The human pathogen, Neisseria gonorrhoeae (Ngo) is capable of utilizing human proteins as sources of necessary metals such as iron (Fe) and zinc (Zn). The ability to employ human transferrin (hTf) as an Fe source requires expression of a TonB-dependent, integral outer membrane transporter (TbpA), and a surface- exposed lipoprotein (TbpB). Homologous but distinct TonB-dependent transporters are produced by Ngo that enable the pathogen to utilize other innate immunity proteins as sole Zn sources. Like the proteins that enable use of hTf (TbpA and TbpB), the other four under-characterized TonB-dependent transporters (TdTs) are well- conserved among Neisseria species, are not subject to high-frequency variation and are not produced by the human host or other non-Neisseria commensal bacteria. The current proposal is focused on exploring the vaccine potential of the TdTs with the ultimate goal being a multi-component vaccine that targets multiple essential nutrient acquisition systems. The overarching hypothesis is that a rationally-designed vaccine consisting of engineered TdTs combined with experimentally-selected adjuvants will provide immunologic cross-protection against colonization and disease caused by diverse Ngo strains.
The specific aims are as follows:
Aim 1. Structural, bioinformatics and mutagenic analysis of under-characterized TdTs.
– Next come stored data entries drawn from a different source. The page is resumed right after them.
[config.mk]
export PLATFORM = sky130hd
export DESIGN_NAME = generation_collector
export DESIGN_NICKNAME = d
export VERILOG_FILES = /design/src/rtl/conware_pkg.sv /design/src/rtl/row_skid_fifo.sv /design/src/rtl/generation_collector.sv
export SDC_FILE = /design/constraint.sdc
export NUM_CORES = 1
export LEC_CHECK = 0
export ABC_AREA = 0
export CAP_MARGIN = 5
export CORE_UTILIZATION = 49
export CTS_CLUSTER_DIAMETER = 200
export DETAILED_ROUTE_END_ITERATION = 12
export PLACE_DENSITY = 0.74
export SLEW_MARGIN = 10
export SYNTH_ARGS = -nofsm -noshare
export SYNTH_HDL_FRONTEND = slang
export SYNTH_SLANG_ARGS = --single-unit
[constraint.sdc]
create_clock -name clk -period 2.5 [get_ports clk]
set_input_delay 0.5 -clock clk [delete_from_list [all_inputs] [get_ports clk]]
set_output_delay 0.5 -clock clk [all_outputs]
set_load 0.005 [all_outputs]
[src/rtl/conware_pkg.sv]
// Shared types and defaults for the generation collector.
package conware_pkg;

  typedef enum logic [1:0] {
    StIdle,
    StPrime,
    StCollect,
    StDrain
  } gc_state_e;

  localparam int unsigned DefaultW  = 8;
  localparam int unsigned DefaultH  = 8;
  localparam int unsigned FifoDepth = 2;

endpackage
We intend to characterize the structures of four TdTs with and without ligand to guide mutagenesis and vaccine efforts. We will assess the presence and variability of these TdTs among diverse Ngo strains. And we will mutagenize the TdTs to eliminate ligand-binding functions.
Aim 2. Optimizing adjuvants and delivery modes for elicitation of specific immune responses. Adjuvants, delivery routes, doses and schedules will be tested for optimal anti- TdT responses in mice. Immunological responses will be defined by broadly testing humoral and cellular immunity factors.
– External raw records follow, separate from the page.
==> src/rtl/clk_period_meter.sv <==
// Measures rise-to-rise period and high time of an asynchronous slow signal in
// sys_clk cycles, with power-of-two detection and divider speed_sel estimate.
module clk_period_meter #(
   parameter int unsigned CNT_W       = 32,
   parameter int unsigned SYNC_STAGES = 2
) (
   input  logic                     sys_clk,
   input  logic                     sys_rst,
   input  logic                     meas_en,
   input  logic                     sig_in,
   output logic [CNT_W-1:0]         period,
   output logic [CNT_W-1:0]         high_time,
   output logic                     meas_valid,
   output logic                     timeout,
   output logic                     pow2,
   output logic [$clog2(CNT_W)-1:0] speed_est
);

   localparam int unsigned SE_W = $clog2(CNT_W);

   typedef enum logic [1:0] {IDLE, ARM, MEAS} state_t;

   state_t                 state, state_nx;
   logic [SYNC_STAGES-1:0] sync;
   logic                   sig_s, sig_d, rise, fall;
   logic [CNT_W-1:0]       cnt, hcnt, hi_lat;
   logic                   hi_done;
   logic                   cnt_max, cnt_pow2;
   logic [SE_W-1:0]        cnt_log2;

   always_ff @(posedge sys_clk) begin
      if (sys_rst) begin
         sync  <= '0;
         sig_d <= 1'b0;
      end else begin
         sync  <= {sync[SYNC_STAGES-2:0], sig_in};
         sig_d <= sig_s;
      end
   end

   assign sig_s = sync[SYNC_STAGES-1];
   assign rise  = sig_s & ~sig_d;
   assign fall  = ~sig_s & sig_d;

   assign cnt_max  = &cnt;
   assign cnt_pow2 = (cnt != '0) && ((cnt & (cnt - CNT_W'(1))) == '0);

   // Index of the highest set bit; only meaningful when cnt is a power of two.
   always_comb begin
      cnt_log2 = '0;
      for (int unsigned i = 0; i < CNT_W; i++) begin
         if (cnt[i]) cnt_log2 = SE_W'(i);
      end
   end

   always_ff @(posedge sys_clk) begin
      if (sys_rst) state <= IDLE;
      else         state <= state_nx;
   end

   always_comb begin
      state_nx = state;
      if (!meas_en) begin
         state_nx = IDLE;
      end else begin
         case (state)
            IDLE:    state_nx = ARM;
            ARM:     if (rise) state_nx = MEAS;
            MEAS:    if (!rise && cnt_max) state_nx = ARM;
            default: state_nx = IDLE;
         endcase
      end
   end

   always_ff @(posedge sys_clk) begin
      if (sys_rst) begin
         cnt        <= '0;
         hcnt       <= '0;
         hi_lat     <= '0;
         hi_done    <= 1'b0;
         period     <= '0;
         high_time  <= '0;
         meas_valid <= 1'b0;
         timeout    <= 1'b0;
         pow2       <= 1'b0;
         speed_est  <= '0;
      end else begin
         meas_valid <= 1'b0;
         if (meas_en) begin
            case (state)
               ARM: begin
                  if (rise) begin
                     cnt     <= CNT_W'(1);
                     hcnt    <= CNT_W'(1);
                     hi_done <= 1'b0;
                  end
               end
               MEAS: begin
                  // A rise on the terminal count still completes the measurement.
                  if (rise) begin
                     period     <= cnt;
                     high_time  <= hi_lat;
                     pow2       <= cnt_pow2;
                     speed_est  <= cnt_pow2 ? cnt_log2 - SE_W'(1) : '0;
                     meas_valid <= 1'b1;
                     timeout    <= 1'b0;
                     cnt        <= CNT_W'(1);
                     hcnt       <= CNT_W'(1);
                     hi_done    <= 1'b0;
                  end else if (cnt_max) begin
                     timeout <= 1'b1;
                  end else begin
                     cnt <= cnt + CNT_W'(1);
                     if (sig_s && !hi_done) hcnt <= hcnt + CNT_W'(1);
                     if (fall) begin
                        hi_lat  <= hcnt;
                        hi_done <= 1'b1;
                     end
                  end
               end
               default: ;
            endcase
         end
      end
   end

endmodule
Aim 3. Test for protective efficacy of TdT-based vaccines in new humanized infection models. Optimized antigens, adjuvants, routes and schedules will be tested for protection in humanized mouse models of lower female genital tract infection, pelvic inflammatory disease, male urethritis and nasopharyngeal infection. Immunological correlates and determinants of protection in these new animal models of infection will be characterized.
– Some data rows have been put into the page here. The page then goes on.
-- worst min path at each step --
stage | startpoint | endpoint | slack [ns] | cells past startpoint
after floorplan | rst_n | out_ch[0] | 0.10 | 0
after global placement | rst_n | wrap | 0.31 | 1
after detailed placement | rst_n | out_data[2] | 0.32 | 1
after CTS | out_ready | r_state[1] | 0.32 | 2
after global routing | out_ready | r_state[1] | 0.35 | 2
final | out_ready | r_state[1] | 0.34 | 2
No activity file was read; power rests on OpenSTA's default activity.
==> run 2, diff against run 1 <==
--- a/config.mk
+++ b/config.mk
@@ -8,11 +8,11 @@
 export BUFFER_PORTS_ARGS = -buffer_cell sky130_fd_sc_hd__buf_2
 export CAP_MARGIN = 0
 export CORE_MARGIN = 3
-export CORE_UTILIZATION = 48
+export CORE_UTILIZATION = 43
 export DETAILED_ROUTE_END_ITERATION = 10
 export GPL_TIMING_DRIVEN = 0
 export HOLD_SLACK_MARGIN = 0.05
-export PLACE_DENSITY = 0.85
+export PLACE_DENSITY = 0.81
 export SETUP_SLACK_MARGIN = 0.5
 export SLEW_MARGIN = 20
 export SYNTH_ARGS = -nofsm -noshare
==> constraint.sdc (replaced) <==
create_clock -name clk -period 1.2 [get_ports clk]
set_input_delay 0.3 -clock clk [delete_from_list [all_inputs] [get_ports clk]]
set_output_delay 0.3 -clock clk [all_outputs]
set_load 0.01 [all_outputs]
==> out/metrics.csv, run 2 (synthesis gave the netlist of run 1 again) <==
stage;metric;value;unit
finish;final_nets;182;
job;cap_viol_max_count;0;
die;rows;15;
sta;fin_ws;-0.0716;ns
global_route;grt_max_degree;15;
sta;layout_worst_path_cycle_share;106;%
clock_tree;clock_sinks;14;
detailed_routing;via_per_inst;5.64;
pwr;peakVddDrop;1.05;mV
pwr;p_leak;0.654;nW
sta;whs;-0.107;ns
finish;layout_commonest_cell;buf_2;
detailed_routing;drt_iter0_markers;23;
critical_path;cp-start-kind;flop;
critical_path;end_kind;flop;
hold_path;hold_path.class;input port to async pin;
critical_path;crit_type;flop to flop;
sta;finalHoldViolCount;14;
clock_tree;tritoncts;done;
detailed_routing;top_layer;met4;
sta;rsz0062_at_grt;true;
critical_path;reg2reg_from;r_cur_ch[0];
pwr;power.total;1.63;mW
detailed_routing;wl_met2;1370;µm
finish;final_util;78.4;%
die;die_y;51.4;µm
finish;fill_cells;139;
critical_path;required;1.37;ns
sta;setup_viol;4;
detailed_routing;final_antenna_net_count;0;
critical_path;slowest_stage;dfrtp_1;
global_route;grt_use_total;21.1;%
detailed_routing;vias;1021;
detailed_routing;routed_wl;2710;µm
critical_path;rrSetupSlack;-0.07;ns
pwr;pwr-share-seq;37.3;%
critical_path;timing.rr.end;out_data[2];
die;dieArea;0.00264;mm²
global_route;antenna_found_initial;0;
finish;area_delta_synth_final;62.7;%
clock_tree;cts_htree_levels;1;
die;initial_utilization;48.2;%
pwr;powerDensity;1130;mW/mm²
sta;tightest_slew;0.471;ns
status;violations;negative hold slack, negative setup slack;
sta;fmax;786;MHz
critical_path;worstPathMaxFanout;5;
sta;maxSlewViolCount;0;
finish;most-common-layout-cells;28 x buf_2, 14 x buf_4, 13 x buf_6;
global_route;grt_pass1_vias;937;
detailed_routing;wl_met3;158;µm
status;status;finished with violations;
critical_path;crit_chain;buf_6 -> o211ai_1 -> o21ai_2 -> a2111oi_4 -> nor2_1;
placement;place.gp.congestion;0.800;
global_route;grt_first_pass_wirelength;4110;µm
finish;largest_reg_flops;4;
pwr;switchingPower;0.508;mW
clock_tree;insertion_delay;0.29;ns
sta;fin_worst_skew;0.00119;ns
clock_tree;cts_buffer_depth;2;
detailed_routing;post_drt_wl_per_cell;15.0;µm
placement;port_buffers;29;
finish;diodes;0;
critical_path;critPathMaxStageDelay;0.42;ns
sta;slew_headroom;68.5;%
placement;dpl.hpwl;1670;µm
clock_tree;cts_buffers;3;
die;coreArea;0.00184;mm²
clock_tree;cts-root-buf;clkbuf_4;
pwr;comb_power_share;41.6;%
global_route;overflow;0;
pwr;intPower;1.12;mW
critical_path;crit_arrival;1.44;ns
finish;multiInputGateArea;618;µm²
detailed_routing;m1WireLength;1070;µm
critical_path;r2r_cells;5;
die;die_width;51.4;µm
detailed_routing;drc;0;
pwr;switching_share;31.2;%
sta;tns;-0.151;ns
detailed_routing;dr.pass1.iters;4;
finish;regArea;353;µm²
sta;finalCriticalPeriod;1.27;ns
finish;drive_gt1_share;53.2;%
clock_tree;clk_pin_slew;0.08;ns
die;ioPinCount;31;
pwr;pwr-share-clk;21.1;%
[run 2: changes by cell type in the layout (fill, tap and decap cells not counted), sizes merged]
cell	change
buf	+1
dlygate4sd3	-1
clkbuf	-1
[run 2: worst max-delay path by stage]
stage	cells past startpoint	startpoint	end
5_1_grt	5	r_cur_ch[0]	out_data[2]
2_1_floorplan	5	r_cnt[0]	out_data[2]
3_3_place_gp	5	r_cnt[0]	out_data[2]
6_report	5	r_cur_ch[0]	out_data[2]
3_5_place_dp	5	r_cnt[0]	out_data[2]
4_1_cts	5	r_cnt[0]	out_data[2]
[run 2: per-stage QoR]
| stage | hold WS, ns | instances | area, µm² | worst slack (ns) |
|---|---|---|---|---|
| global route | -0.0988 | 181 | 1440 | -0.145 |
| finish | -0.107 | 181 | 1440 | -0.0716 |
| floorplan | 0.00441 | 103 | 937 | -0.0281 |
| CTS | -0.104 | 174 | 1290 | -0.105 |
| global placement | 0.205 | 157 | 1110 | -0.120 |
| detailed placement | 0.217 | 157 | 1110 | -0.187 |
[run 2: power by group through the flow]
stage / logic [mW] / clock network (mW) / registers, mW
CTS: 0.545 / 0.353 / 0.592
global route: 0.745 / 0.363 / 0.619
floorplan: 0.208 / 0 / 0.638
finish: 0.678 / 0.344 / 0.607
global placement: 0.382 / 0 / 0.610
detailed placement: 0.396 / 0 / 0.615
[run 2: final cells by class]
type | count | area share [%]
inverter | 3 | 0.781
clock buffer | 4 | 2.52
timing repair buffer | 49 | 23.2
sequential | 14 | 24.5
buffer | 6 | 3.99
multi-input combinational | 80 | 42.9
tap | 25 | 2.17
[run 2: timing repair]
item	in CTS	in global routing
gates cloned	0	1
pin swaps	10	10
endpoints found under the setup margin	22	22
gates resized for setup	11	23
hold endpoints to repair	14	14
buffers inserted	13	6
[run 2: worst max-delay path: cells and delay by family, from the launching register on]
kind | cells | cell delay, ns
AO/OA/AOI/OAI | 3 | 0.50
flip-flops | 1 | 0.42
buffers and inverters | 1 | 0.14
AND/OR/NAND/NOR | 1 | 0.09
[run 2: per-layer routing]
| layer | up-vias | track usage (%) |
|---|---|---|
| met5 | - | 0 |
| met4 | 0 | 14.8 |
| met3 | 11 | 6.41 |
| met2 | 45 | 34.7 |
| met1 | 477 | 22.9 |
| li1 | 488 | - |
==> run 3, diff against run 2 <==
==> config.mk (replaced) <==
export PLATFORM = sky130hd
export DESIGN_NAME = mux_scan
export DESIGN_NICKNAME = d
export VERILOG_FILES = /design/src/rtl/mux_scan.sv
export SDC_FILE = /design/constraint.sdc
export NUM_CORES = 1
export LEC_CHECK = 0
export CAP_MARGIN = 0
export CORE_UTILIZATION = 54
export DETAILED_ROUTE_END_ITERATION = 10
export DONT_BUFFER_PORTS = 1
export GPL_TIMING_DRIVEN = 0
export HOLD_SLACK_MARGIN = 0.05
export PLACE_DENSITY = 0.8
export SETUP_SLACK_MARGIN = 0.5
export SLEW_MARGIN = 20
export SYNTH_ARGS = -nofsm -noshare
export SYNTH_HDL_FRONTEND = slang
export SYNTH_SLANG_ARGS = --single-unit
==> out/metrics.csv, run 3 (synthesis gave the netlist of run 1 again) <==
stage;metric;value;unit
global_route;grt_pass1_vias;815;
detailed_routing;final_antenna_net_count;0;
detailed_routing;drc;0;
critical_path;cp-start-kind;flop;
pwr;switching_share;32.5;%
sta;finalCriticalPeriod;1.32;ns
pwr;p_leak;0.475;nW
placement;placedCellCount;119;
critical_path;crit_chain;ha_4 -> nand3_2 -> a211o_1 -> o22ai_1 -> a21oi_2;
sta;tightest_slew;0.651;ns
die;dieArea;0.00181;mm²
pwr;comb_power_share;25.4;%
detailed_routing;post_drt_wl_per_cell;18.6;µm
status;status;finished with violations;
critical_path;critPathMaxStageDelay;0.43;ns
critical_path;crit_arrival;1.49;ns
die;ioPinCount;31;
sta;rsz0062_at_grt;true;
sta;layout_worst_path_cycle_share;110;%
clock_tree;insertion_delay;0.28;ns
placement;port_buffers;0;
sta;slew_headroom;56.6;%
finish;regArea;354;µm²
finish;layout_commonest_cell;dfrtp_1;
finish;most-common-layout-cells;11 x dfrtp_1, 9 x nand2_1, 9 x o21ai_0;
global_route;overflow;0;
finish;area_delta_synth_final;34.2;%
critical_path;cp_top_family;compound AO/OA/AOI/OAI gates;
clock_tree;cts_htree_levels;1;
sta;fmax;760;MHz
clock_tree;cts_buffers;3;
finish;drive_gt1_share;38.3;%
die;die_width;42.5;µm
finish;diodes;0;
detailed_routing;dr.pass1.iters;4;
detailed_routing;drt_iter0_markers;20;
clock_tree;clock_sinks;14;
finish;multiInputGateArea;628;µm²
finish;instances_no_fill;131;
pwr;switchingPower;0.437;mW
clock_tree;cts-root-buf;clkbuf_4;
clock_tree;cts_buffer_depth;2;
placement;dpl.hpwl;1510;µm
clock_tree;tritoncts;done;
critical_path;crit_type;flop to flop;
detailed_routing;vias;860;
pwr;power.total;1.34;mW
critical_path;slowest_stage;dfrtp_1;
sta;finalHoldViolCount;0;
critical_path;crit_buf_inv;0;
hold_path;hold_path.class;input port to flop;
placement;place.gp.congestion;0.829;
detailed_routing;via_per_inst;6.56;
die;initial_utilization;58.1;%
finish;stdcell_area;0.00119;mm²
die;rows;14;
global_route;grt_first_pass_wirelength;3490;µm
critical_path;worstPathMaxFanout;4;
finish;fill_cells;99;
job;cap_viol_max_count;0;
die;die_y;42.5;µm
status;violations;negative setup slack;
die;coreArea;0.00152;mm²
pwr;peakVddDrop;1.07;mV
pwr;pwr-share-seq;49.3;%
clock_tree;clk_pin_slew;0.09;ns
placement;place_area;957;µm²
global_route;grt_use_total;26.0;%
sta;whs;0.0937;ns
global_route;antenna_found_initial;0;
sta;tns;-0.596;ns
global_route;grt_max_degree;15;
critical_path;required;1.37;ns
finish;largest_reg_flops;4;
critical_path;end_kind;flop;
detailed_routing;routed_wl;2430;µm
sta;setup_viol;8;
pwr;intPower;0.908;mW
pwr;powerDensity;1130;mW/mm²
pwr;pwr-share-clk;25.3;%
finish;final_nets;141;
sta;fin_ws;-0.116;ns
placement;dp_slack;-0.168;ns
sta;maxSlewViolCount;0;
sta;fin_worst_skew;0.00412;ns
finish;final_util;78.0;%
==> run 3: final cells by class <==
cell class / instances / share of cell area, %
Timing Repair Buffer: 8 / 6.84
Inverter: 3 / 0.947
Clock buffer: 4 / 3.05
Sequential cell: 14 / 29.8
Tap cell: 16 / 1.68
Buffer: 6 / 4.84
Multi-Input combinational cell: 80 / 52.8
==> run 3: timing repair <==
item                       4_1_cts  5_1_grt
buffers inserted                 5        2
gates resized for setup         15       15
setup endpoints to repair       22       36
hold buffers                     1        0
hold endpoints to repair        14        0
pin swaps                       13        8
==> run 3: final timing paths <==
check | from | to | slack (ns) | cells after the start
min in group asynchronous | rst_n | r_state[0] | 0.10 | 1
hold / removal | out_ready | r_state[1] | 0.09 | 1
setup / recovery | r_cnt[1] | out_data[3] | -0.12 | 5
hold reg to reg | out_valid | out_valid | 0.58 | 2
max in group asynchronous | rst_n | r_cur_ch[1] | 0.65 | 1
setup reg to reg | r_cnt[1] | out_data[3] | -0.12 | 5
Aim 4. Evaluate rationally designed vaccines for cross-protection in all models of infection. Optimized, rationally-designed vaccine formulations will be tested for protection against a broad group of Ngo strains, including antimicrobial resistant ?superbug? strains. Immunological correlates of protection will be validated with these strains in all of the humanized mouse models of infection. These studies are significant since they may lead to the development of an efficacious vaccine against a recalcitrant pathogen that has developed resistance to existing therapeutic methods. These studies are innovative because they will employ structure-guided vaccine design to develop ligand-binding incompetent vaccine antigens, which will be tested for protection in novel humanized mouse models of infection.